Что-то огромное и твердое прижимается к заду и проскальзывает внутрь. Цзинь Гуаншань вскрикивает и пытается рвануться вперед — как больно! Больно, больно!
Но его мольбы уже никто не слышит. Цинхэн-цзюнь движется неотвратимо, размашисто, и вскоре у Цзинь Гуаншаня подгибаются колени, и он падает лицом в траву. И вот так становится сладко, каждый толчок сопровождается вспышкой удовольствия.
Я так хотел этого, выдыхает он. Пожалуйста. Цинхэн-цзюнь дышит все громче и тяжелее, и это самый драгоценный на свете звук.
Толчок, толчок, толчок, так глубоко, так хорошо и больно, так хорошо-хорошо-хорошо!..
Он вскрикивает, когда Цинхэн-цзюнь натягивает его до конца и замирает, подрагивая. Затем тело чувствует ненужную и неуместную теперь свободу. Холодно...

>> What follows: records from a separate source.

$ cat src/rtl/decimal_text_to_q8_8_converter_core_assert.svh
// ----------------------------------------------------------------------------
// Assertion macros for the decimal text to Q7.8 converter
// Concurrent checks, compiled in simulation only.
// ----------------------------------------------------------------------------
`ifndef DECIMAL_TEXT_TO_Q8_8_CONVERTER_CORE_ASSERT_SVH
`define DECIMAL_TEXT_TO_Q8_8_CONVERTER_CORE_ASSERT_SVH
`ifndef SYNTHESIS
// The consequent must hold in the same cycle as the antecedent.
`define DTQ_ASSERT_SAME(LABEL, CLK, RSTN, ANTE, CONS) \
    LABEL: assert property (@(posedge CLK) disable iff (!RSTN) (ANTE) |-> (CONS)) \
        else $error("dtq check failed");
// The consequent must hold in the cycle after the antecedent.
`define DTQ_ASSERT_NEXT(LABEL, CLK, RSTN, ANTE, CONS) \
    LABEL: assert property (@(posedge CLK) disable iff (!RSTN) (ANTE) |=> (CONS)) \
        else $error("dtq check failed");
`else
`define DTQ_ASSERT_SAME(LABEL, CLK, RSTN, ANTE, CONS)
`define DTQ_ASSERT_NEXT(LABEL, CLK, RSTN, ANTE, CONS)
`endif
`endif

$ cat src/rtl/dtq_pkg.sv
// ----------------------------------------------------------------------------
// dtq_pkg
// Shared types, codes and defaults of the decimal text converter.
// ----------------------------------------------------------------------------
`timescale 1ns / 1ps

package dtq_pkg;

    localparam int FRAC_BITS_DEF       = 8;
    localparam int INT_BITS_DEF        = 7;
    localparam int MAX_FRAC_DIGITS_DEF = 5;
    localparam int MAX_CHARS_DEF       = 15;
    localparam int QUEUE_DEPTH         = 2;

    localparam logic [7:0] CHAR_PLUS  = 8'd43;
    localparam logic [7:0] CHAR_MINUS = 8'd45;
    localparam logic [7:0] CHAR_POINT = 8'd46;
    localparam logic [7:0] CHAR_ZERO  = 8'd48;
    localparam logic [7:0] CHAR_NINE  = 8'd57;

    typedef enum logic [1:0] {
        PH_START,
        PH_INT,
        PH_FRAC
    } dtq_phase_t;

    typedef enum logic [1:0] {
        ST_OK      = 2'd0,
        ST_BADCHAR = 2'd1,
        ST_RANGE   = 2'd2
    } dtq_status_t;

    typedef enum logic [1:0] {
        BK_IDLE,
        BK_DIV,
        BK_DONE
    } dtq_back_state_t;

    // Per-job flags carried from the front to the back.
    typedef struct packed {
        logic        sign;
        dtq_status_t status;
    } dtq_flags_t;

endpackage

$ cat src/rtl/dtq_char_if.sv
// ----------------------------------------------------------------------------
// dtq_char_if
// Character channel: one ASCII character or an end marker per beat.
// ----------------------------------------------------------------------------
`timescale 1ns / 1ps

interface dtq_char_if;
    logic       valid;
    logic       ready;
    logic [7:0] char_code;
    logic       end_of_text;

    modport source (output valid, output char_code, output end_of_text, input ready);
    modport sink (input valid, input char_code, input end_of_text, output ready);
endinterface

$ cat src/rtl/dtq_result_if.sv
// ----------------------------------------------------------------------------
// dtq_result_if
// Result channel: one sign-magnitude fixed-point word and a status per beat.
// ----------------------------------------------------------------------------
`timescale 1ns / 1ps

interface dtq_result_if #(
    parameter int WORD_W = 16
);
    logic              valid;
    logic              ready;
    logic [WORD_W-1:0] fixed_value;
    logic [1:0]        status;

    modport source (output valid, output fixed_value, output status, input ready);
    modport sink (input valid, input fixed_value, input status, output ready);
endinterface

$ cat src/rtl/dtq_queue.sv
// ----------------------------------------------------------------------------
// dtq_queue
// Small register FIFO that decouples the parser from the scaling unit.
// ----------------------------------------------------------------------------
`timescale 1ns / 1ps

module dtq_queue #(
    parameter int W     = 8,
    parameter int DEPTH = 2
) (
    input  logic         clk,
    input  logic         rst_n,
    input  logic         push,
    input  logic [W-1:0] din,
    input  logic         pop,
    output logic [W-1:0] dout,
    output logic         full,
    output logic         empty
);
    localparam int PTR_W = (DEPTH > 1) ? $clog2(DEPTH) : 1;
    localparam int CNT_W = $clog2(DEPTH + 1);
    localparam logic [PTR_W-1:0] LAST = PTR_W'(DEPTH - 1);

    logic [W-1:0]     mem_reg [DEPTH];
    logic [PTR_W-1:0] wr_ptr_reg;
    logic [PTR_W-1:0] rd_ptr_reg;
    logic [CNT_W-1:0] cnt_reg;
    logic             do_push;
    logic             do_pop;

    assign full    = (cnt_reg == CNT_W'(DEPTH));
    assign empty   = (cnt_reg == '0);
    assign do_push = push && !full;
    assign do_pop  = pop && !empty;
    assign dout    = mem_reg[rd_ptr_reg];

    always_ff @(posedge clk or negedge rst_n)
    begin
        if (!rst_n)
        begin
            wr_ptr_reg <= '0;
            rd_ptr_reg <= '0;
            cnt_reg    <= '0;
        end
        else
        begin
            if (do_push)
            begin
                wr_ptr_reg <= (wr_ptr_reg == LAST) ? '0 : wr_ptr_reg + 1'b1;
            end
            if (do_pop)
            begin
                rd_ptr_reg <= (rd_ptr_reg == LAST) ? '0 : rd_ptr_reg + 1'b1;
            end
            if (do_push && !do_pop)
            begin
                cnt_reg <= cnt_reg + 1'b1;
            end
            else if (do_pop && !do_push)
            begin
                cnt_reg <= cnt_reg - 1'b1;
            end
        end
    end

    always_ff @(posedge clk)
    begin
        if (do_push)
        begin
            mem_reg[wr_ptr_reg] <= din;
        end
    end
endmodule

$ cat src/rtl/dtq_front.sv
// ----------------------------------------------------------------------------
// dtq_front
// Character parser: classifies each character and builds one job per text.
// ----------------------------------------------------------------------------
`timescale 1ns / 1ps
`include "decimal_text_to_q8_8_converter_core_assert.svh"

module dtq_front #(
    parameter int INT_BITS        = 7,
    parameter int MAX_FRAC_DIGITS = 5,
    parameter int MAX_CHARS       = 15,
    parameter int POW_W           = 17
) (
    input  logic                clk,
    input  logic                rst_n,
    dtq_char_if.sink            chars,
    input  logic                full,
    output logic                push,
    output dtq_pkg::dtq_flags_t job_flags,
    output logic [INT_BITS-1:0] job_int,
    output logic [POW_W-1:0]    job_acc,
    output logic [POW_W-1:0]    job_pow
);
    import dtq_pkg::*;

    localparam int FC_W = $clog2(MAX_FRAC_DIGITS + 1);
    localparam int CC_W = $clog2(MAX_CHARS + 1);
    localparam int IW   = INT_BITS + 5;
    localparam logic [INT_BITS:0] INT_LIMIT = {1'b1, {INT_BITS{1'b0}}};

    dtq_phase_t        phase_reg, phase_next;
    logic              sign_reg, sign_next;
    logic [INT_BITS:0] int_reg, int_next;
    logic [POW_W-1:0]  acc_reg, acc_next;
    logic [POW_W-1:0]  pow_reg, pow_next;
    logic [FC_W-1:0]   fcnt_reg, fcnt_next;
    dtq_status_t       err_reg, err_next;
    logic [CC_W-1:0]   cc_reg, cc_next;

    logic              accept;
    logic              is_end;
    logic              take;
    logic              ignore;
    logic              is_digit;
    logic [3:0]        digit;
    logic [IW-1:0]     int_wide;
    logic [INT_BITS:0] int_digit;

    assign chars.ready = !full;
    assign accept      = chars.valid && chars.ready;
    assign is_end      = accept && chars.end_of_text;
    assign take        = accept && !chars.end_of_text;
    assign is_digit    = chars.char_code inside {[CHAR_ZERO:CHAR_NINE]};
    assign digit       = chars.char_code[3:0];

    // Integer accumulator times ten plus the digit, saturating just above range.
    assign int_wide  = (IW'(int_reg) << 3) + (IW'(int_reg) << 1) + IW'(digit);
    assign int_digit = (int_wide > IW'(INT_LIMIT)) ? INT_LIMIT : int_wide[INT_BITS:0];

    assign ignore = (err_reg != ST_OK) || (cc_reg >= CC_W'(MAX_CHARS))
                 || ((phase_reg == PH_FRAC) && (fcnt_reg >= FC_W'(MAX_FRAC_DIGITS)));

    always_comb
    begin
        job_flags.sign = sign_reg;
        if (err_reg != ST_OK)
        begin
            job_flags.status = err_reg;
        end
        else if (phase_reg == PH_START)
        begin
            job_flags.status = ST_BADCHAR;
        end
        else if ((phase_reg == PH_INT) && int_reg[INT_BITS])
        begin
            job_flags.status = ST_RANGE;
        end
        else
        begin
            job_flags.status = ST_OK;
        end
        job_int = int_reg[INT_BITS-1:0];
        job_acc = acc_reg;
        job_pow = pow_reg;
    end

    always_comb
    begin
        phase_next = phase_reg;
        sign_next  = sign_reg;
        int_next   = int_reg;
        acc_next   = acc_reg;
        pow_next   = pow_reg;
        fcnt_next  = fcnt_reg;
        err_next   = err_reg;
        cc_next    = cc_reg;
        push       = 1'b0;
        if (is_end)
        begin
            push       = 1'b1;
            phase_next = PH_START;
            sign_next  = 1'b0;
            int_next   = '0;
            acc_next   = '0;
            pow_next   = POW_W'(1);
            fcnt_next  = '0;
            err_next   = ST_OK;
            cc_next    = '0;
        end
        else if (take && !ignore)
        begin
            cc_next = cc_reg + 1'b1;
            case (phase_reg)
                PH_START:
                begin
                    if (chars.char_code == CHAR_PLUS)
                    begin
                        phase_next = PH_INT;
                    end
                    else if (chars.char_code == CHAR_MINUS)
                    begin
                        sign_next  = 1'b1;
                        phase_next = PH_INT;
                    end
                    else if (is_digit)
                    begin
                        int_next   = int_digit;
                        phase_next = PH_INT;
                    end
                    else
                    begin
                        err_next = ST_BADCHAR;
                    end
                end
                PH_INT:
                begin
                    if (is_digit)
                    begin
                        int_next = int_digit;
                    end
                    else if (chars.char_code == CHAR_POINT)
                    begin
                        if (int_reg[INT_BITS])
                        begin
                            err_next = ST_RANGE;
                        end
                        phase_next = PH_FRAC;
                    end
                    else
                    begin
                        err_next = ST_BADCHAR;
                    end
                end
                PH_FRAC:
                begin
                    if (is_digit)
                    begin
                        acc_next  = (acc_reg << 3) + (acc_reg << 1) + POW_W'(digit);
                        pow_next  = (pow_reg << 3) + (pow_reg << 1);
                        fcnt_next = fcnt_reg + 1'b1;
                    end
                    else
                    begin
                        err_next = ST_BADCHAR;
                    end
                end
                default:
                begin
                    phase_next = PH_START;
                end
            endcase
        end
    end

    always_ff @(posedge clk or negedge rst_n)
    begin
        if (!rst_n)
        begin
            phase_reg <= PH_START;
            sign_reg  <= 1'b0;
            int_reg   <= '0;
            acc_reg   <= '0;
            pow_reg   <= POW_W'(1);
            fcnt_reg  <= '0;
            err_reg   <= ST_OK;
            cc_reg    <= '0;
        end
        else
        begin
            phase_reg <= phase_next;
            sign_reg  <= sign_next;
            int_reg   <= int_next;
            acc_reg   <= acc_next;
            pow_reg   <= pow_next;
            fcnt_reg  <= fcnt_next;
            err_reg   <= err_next;
            cc_reg    <= cc_next;
        end
    end

    `DTQ_ASSERT_SAME(a_char_count_bound, clk, rst_n, 1'b1, cc_reg <= CC_W'(MAX_CHARS))
    `DTQ_ASSERT_SAME(a_frac_acc_below_pow, clk, rst_n, 1'b1, acc_reg < pow_reg)
    `DTQ_ASSERT_NEXT(a_error_sticky, clk, rst_n, (err_reg != ST_OK) && !is_end, err_reg == $past(err_reg))
endmodule

$ cat src/rtl/dtq_back.sv
// ----------------------------------------------------------------------------
// dtq_back
// Scaling unit: divides the fraction digits into binary, one bit per cycle.
// ----------------------------------------------------------------------------
`timescale 1ns / 1ps
`include "decimal_text_to_q8_8_converter_core_assert.svh"

module dtq_back #(
    parameter int INT_BITS  = 7,
    parameter int FRAC_BITS = 8,
    parameter int POW_W     = 17
) (
    input  logic                clk,
    input  logic                rst_n,
    input  logic                job_valid,
    output logic                pop,
    input  dtq_pkg::dtq_flags_t job_flags,
    input  logic [INT_BITS-1:0] job_int,
    input  logic [POW_W-1:0]    job_acc,
    input  logic [POW_W-1:0]    job_pow,
    dtq_result_if.source        result
);
    import dtq_pkg::*;

    localparam int WORD_W = 1 + INT_BITS + FRAC_BITS;
    localparam int BC_W   = $clog2(FRAC_BITS + 1);

    dtq_back_state_t      state_reg, state_next;
    logic                 out_valid_reg, out_valid_next;
    logic                 out_load;

    logic [POW_W:0]       rem_reg, rem_next;
    logic [POW_W-1:0]     pow_reg, pow_next;
    logic [FRAC_BITS-1:0] quo_reg, quo_next;
    logic [BC_W-1:0]      bit_reg, bit_next;
    dtq_flags_t           flags_reg, flags_next;
    logic [INT_BITS-1:0]  int_reg, int_next;
    logic [WORD_W-1:0]    word_reg;
    logic [1:0]           status_reg;

    logic [POW_W:0]       trial;
    logic                 ge;

    assign trial = {rem_reg[POW_W-1:0], 1'b0};
    assign ge    = (trial >= {1'b0, pow_reg});

    always_comb
    begin
        state_next = state_reg;
        rem_next   = rem_reg;
        pow_next   = pow_reg;
        quo_next   = quo_reg;
        bit_next   = bit_reg;
        flags_next = flags_reg;
        int_next   = int_reg;
        pop        = 1'b0;
        out_load   = 1'b0;
        case (state_reg)
            BK_IDLE:
            begin
                if (job_valid)
                begin
                    pop        = 1'b1;
                    rem_next   = {1'b0, job_acc};
                    pow_next   = job_pow;
                    quo_next   = '0;
                    bit_next   = '0;
                    flags_next = job_flags;
                    int_next   = job_int;
                    state_next = BK_DIV;
                end
            end
            BK_DIV:
            begin
                rem_next = ge ? (trial - {1'b0, pow_reg}) : trial;
                quo_next = (quo_reg << 1) | FRAC_BITS'(ge);
                bit_next = bit_reg + 1'b1;
                if (bit_reg == BC_W'(FRAC_BITS - 1))
                begin
                    state_next = BK_DONE;
                end
            end
            BK_DONE:
            begin
                if (!out_valid_reg || result.ready)
                begin
                    out_load   = 1'b1;
                    state_next = BK_IDLE;
                end
            end
            default:
            begin
                state_next = BK_IDLE;
            end
        endcase
    end

    always_comb
    begin
        if (out_load)
        begin
            out_valid_next = 1'b1;
        end
        else if (result.ready)
        begin
            out_valid_next = 1'b0;
        end
        else
        begin
            out_valid_next = out_valid_reg;
        end
    end

    always_ff @(posedge clk or negedge rst_n)
    begin
        if (!rst_n)
        begin
            state_reg     <= BK_IDLE;
            out_valid_reg <= 1'b0;
        end
        else
        begin
            state_reg     <= state_next;
            out_valid_reg <= out_valid_next;
        end
    end

    always_ff @(posedge clk)
    begin
        rem_reg   <= rem_next;
        pow_reg   <= pow_next;
        quo_reg   <= quo_next;
        bit_reg   <= bit_next;
        flags_reg <= flags_next;
        int_reg   <= int_next;
        if (out_load)
        begin
            status_reg <= flags_reg.status;
            if (flags_reg.status == ST_OK)
            begin
                word_reg <= {flags_reg.sign, int_reg, quo_reg};
            end
            else
            begin
                word_reg <= '0;
            end
        end
    end

    assign result.valid       = out_valid_reg;
    assign result.fixed_value = word_reg;
    assign result.status      = status_reg;

    `DTQ_ASSERT_SAME(a_rem_below_divisor, clk, rst_n, state_reg == BK_DIV, rem_reg < {1'b0, pow_reg})
    `DTQ_ASSERT_NEXT(a_pop_starts_divide, clk, rst_n, pop, state_reg == BK_DIV)
    `DTQ_ASSERT_SAME(a_error_word_zero, clk, rst_n, out_valid_reg && (status_reg != ST_OK), word_reg == '0)
endmodule

$ cat src/rtl/decimal_text_to_q8_8_converter_core.sv
// ----------------------------------------------------------------------------
// decimal_text_to_q8_8_converter_core: decimal text to sign-magnitude Q7.8
// Throughput: one beat per cycle while the two-entry job queue has room; the
// back end holds one text at a time, through the bit-serial scaling divider,
// and pops the next job only after the result of the last one is loaded.
// Reset (rst_n, asynchronous) clears the parser, the queue and the result stage.
// ----------------------------------------------------------------------------
`timescale 1ns / 1ps

// The front end parses one character per beat. It tracks the sign, a
// saturating integer accumulator, the fraction digits as an integer together
// with the matching power of ten, and the first error seen. On the end marker
// it pushes a job with those values and its final status into a short queue,
// and clears itself for the next text in the same cycle.
//
// The back end pops a job and turns the decimal fraction into binary by a
// restoring division of fraction * 2^FRAC_BITS by the power of ten, one
// quotient bit per cycle. The fraction is always below the power of ten, so
// the quotient fits in FRAC_BITS bits and the remainder never grows beyond
// one bit over the divisor. A job with a bad status still runs through the
// divider, but its result word is forced to zero.
//
// The result sits in an output register, so the back end can finish the next
// job while a result waits to be taken, and the front end keeps parsing while
// the back end is busy.
module decimal_text_to_q8_8_converter_core #(
    parameter int FRAC_BITS       = dtq_pkg::FRAC_BITS_DEF,
    parameter int INT_BITS        = dtq_pkg::INT_BITS_DEF,
    parameter int MAX_FRAC_DIGITS = dtq_pkg::MAX_FRAC_DIGITS_DEF,
    parameter int MAX_CHARS       = dtq_pkg::MAX_CHARS_DEF
) (
    input  logic         clk,
    input  logic         rst_n,
    dtq_char_if.sink     chars,
    dtq_result_if.source result
);
    import dtq_pkg::*;

    // Width of the fraction accumulator and of the power of ten: both stay
    // at or below 10^MAX_FRAC_DIGITS.
    localparam int POW_W   = $clog2((10 ** MAX_FRAC_DIGITS) + 1);
    localparam int FLAGS_W = $bits(dtq_flags_t);
    localparam int JOB_W   = FLAGS_W + INT_BITS + 2 * POW_W;

    logic                push;
    logic                pop;
    logic                q_full;
    logic                q_empty;
    logic [JOB_W-1:0]    q_din;
    logic [JOB_W-1:0]    q_dout;

    dtq_flags_t          f_flags;
    logic [INT_BITS-1:0] f_int;
    logic [POW_W-1:0]    f_acc;
    logic [POW_W-1:0]    f_pow;

    dtq_flags_t          b_flags;
    logic [INT_BITS-1:0] b_int;
    logic [POW_W-1:0]    b_acc;
    logic [POW_W-1:0]    b_pow;

    dtq_front #(
        .INT_BITS        (INT_BITS),
        .MAX_FRAC_DIGITS (MAX_FRAC_DIGITS),
        .MAX_CHARS       (MAX_CHARS),
        .POW_W           (POW_W)
    ) u_front (
        .clk       (clk),
        .rst_n     (rst_n),
        .chars     (chars),
        .full      (q_full),
        .push      (push),
        .job_flags (f_flags),
        .job_int   (f_int),
        .job_acc   (f_acc),
        .job_pow   (f_pow)
    );

    assign q_din = {f_flags, f_int, f_acc, f_pow};

    dtq_queue #(
        .W     (JOB_W),
        .DEPTH (QUEUE_DEPTH)
    ) u_queue (
        .clk   (clk),
        .rst_n (rst_n),
        .push  (push),
        .din   (q_din),
        .pop   (pop),
        .dout  (q_dout),
        .full  (q_full),
        .empty (q_empty)
    );

    // Unpack the job in the same field order as it was packed.
    assign b_flags = dtq_flags_t'(q_dout[JOB_W-1 -: FLAGS_W]);
    assign b_int   = q_dout[2*POW_W +: INT_BITS];
    assign b_acc   = q_dout[POW_W +: POW_W];
    assign b_pow   = q_dout[POW_W-1:0];

    dtq_back #(
        .INT_BITS  (INT_BITS),
        .FRAC_BITS (FRAC_BITS),
        .POW_W     (POW_W)
    ) u_back (
        .clk       (clk),
        .rst_n     (rst_n),
        .job_valid (!q_empty),
        .pop       (pop),
        .job_flags (b_flags),
        .job_int   (b_int),
        .job_acc   (b_acc),
        .job_pow   (b_pow),
        .result    (result)
    );
endmodule
`src/hdl/ple_pkg.sv`:
```
// Shared types and constants for the positional list engine.
// No dependencies; used by ple_cell and positional_list_engine_core.
package ple_pkg;

  localparam int POS_W = 8;   // position field width
  localparam int VAL_W = 32;  // value field width on the ports
  localparam int LEN_W = 7;   // length field width on the ports

  typedef enum logic [1:0] {
    OP_INSERT = 2'd0,
    OP_DELETE = 2'd1,
    OP_READ   = 2'd2,
    OP_CLEAR  = 2'd3
  } op_t;

  typedef enum logic [1:0] {
    ST_OK    = 2'd0,
    ST_RANGE = 2'd1,
    ST_FULL  = 2'd2
  } status_t;

  typedef struct packed {
    op_t                     operation;
    logic [POS_W-1:0]        position;
    logic signed [VAL_W-1:0] value_in;
  } in_t;

  typedef struct packed {
    logic signed [VAL_W-1:0] value_out;
    status_t                 status;
    logic [LEN_W-1:0]        length;
    logic                    is_empty;
  } out_t;

  // Shift command broadcast to every cell of the chain.
  typedef struct packed {
    logic             ins;   // open a gap at slot, shift later entries up
    logic             del;   // close the entry at slot, shift later down
    logic [POS_W-1:0] slot;  // 0-based target slot
  } ctrl_t;

endpackage

```
`src/hdl/ple_cell.sv`:
```
// One storage cell of the list chain: holds one element and trades it
// with its neighbors on insert/delete. Depends on ple_pkg.
module ple_cell #(
  parameter int INDEX      = 0,
  parameter int DATA_WIDTH = 32
) (
  input  logic                  clk,
  input  ple_pkg::ctrl_t        ctrl,
  input  logic [DATA_WIDTH-1:0] left_data,
  input  logic [DATA_WIDTH-1:0] right_data,
  input  logic [DATA_WIDTH-1:0] ins_data,
  output logic [DATA_WIDTH-1:0] data,
  output logic [DATA_WIDTH-1:0] rd_data
);
  import ple_pkg::*;

  localparam logic [POS_W-1:0] IDX = POS_W'(INDEX);

  logic [DATA_WIDTH-1:0] data_r;
  logic [DATA_WIDTH-1:0] data_nxt;
  logic                  hit;

  assign hit = (ctrl.slot == IDX);

  always_comb begin
    data_nxt = data_r;
    if (ctrl.ins) begin
      if (hit) begin
        data_nxt = ins_data;
      end else if (IDX > ctrl.slot) begin
        data_nxt = left_data;
      end
    end else if (ctrl.del) begin
      if (IDX >= ctrl.slot) begin
        data_nxt = right_data;
      end
    end
  end

  always_ff @(posedge clk) begin
    data_r <= data_nxt;
  end

  assign data    = data_r;
  // gated read tap, OR-combined at the top level
  assign rd_data = hit ? data_r : '0;

endmodule

```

Цзинь Гуаншань открывает глаза от толчка в плечо. Он сидит в позе лотоса на ледяном камне; спина затекла, как и колени. Солнечные лучи наконец прорвались из-за горизонта и простреливают гору насквозь.
— Площадка для медитаций — не место для сна, — Цинхэн-цзюнь проходит мимо; шуршат белые одежды.
Цзинь Гуаншань моргает. Это был сон?..
— Эй! — кричит он, но Цинхэн-цзюнь уже удаляется вниз по тропе, меч на поясе, рука благопристойно убрана за спину.
И тогда Цзинь Гуаншань падает в траву и думает — прохладные ли у Цинхэн-цзюня губы?..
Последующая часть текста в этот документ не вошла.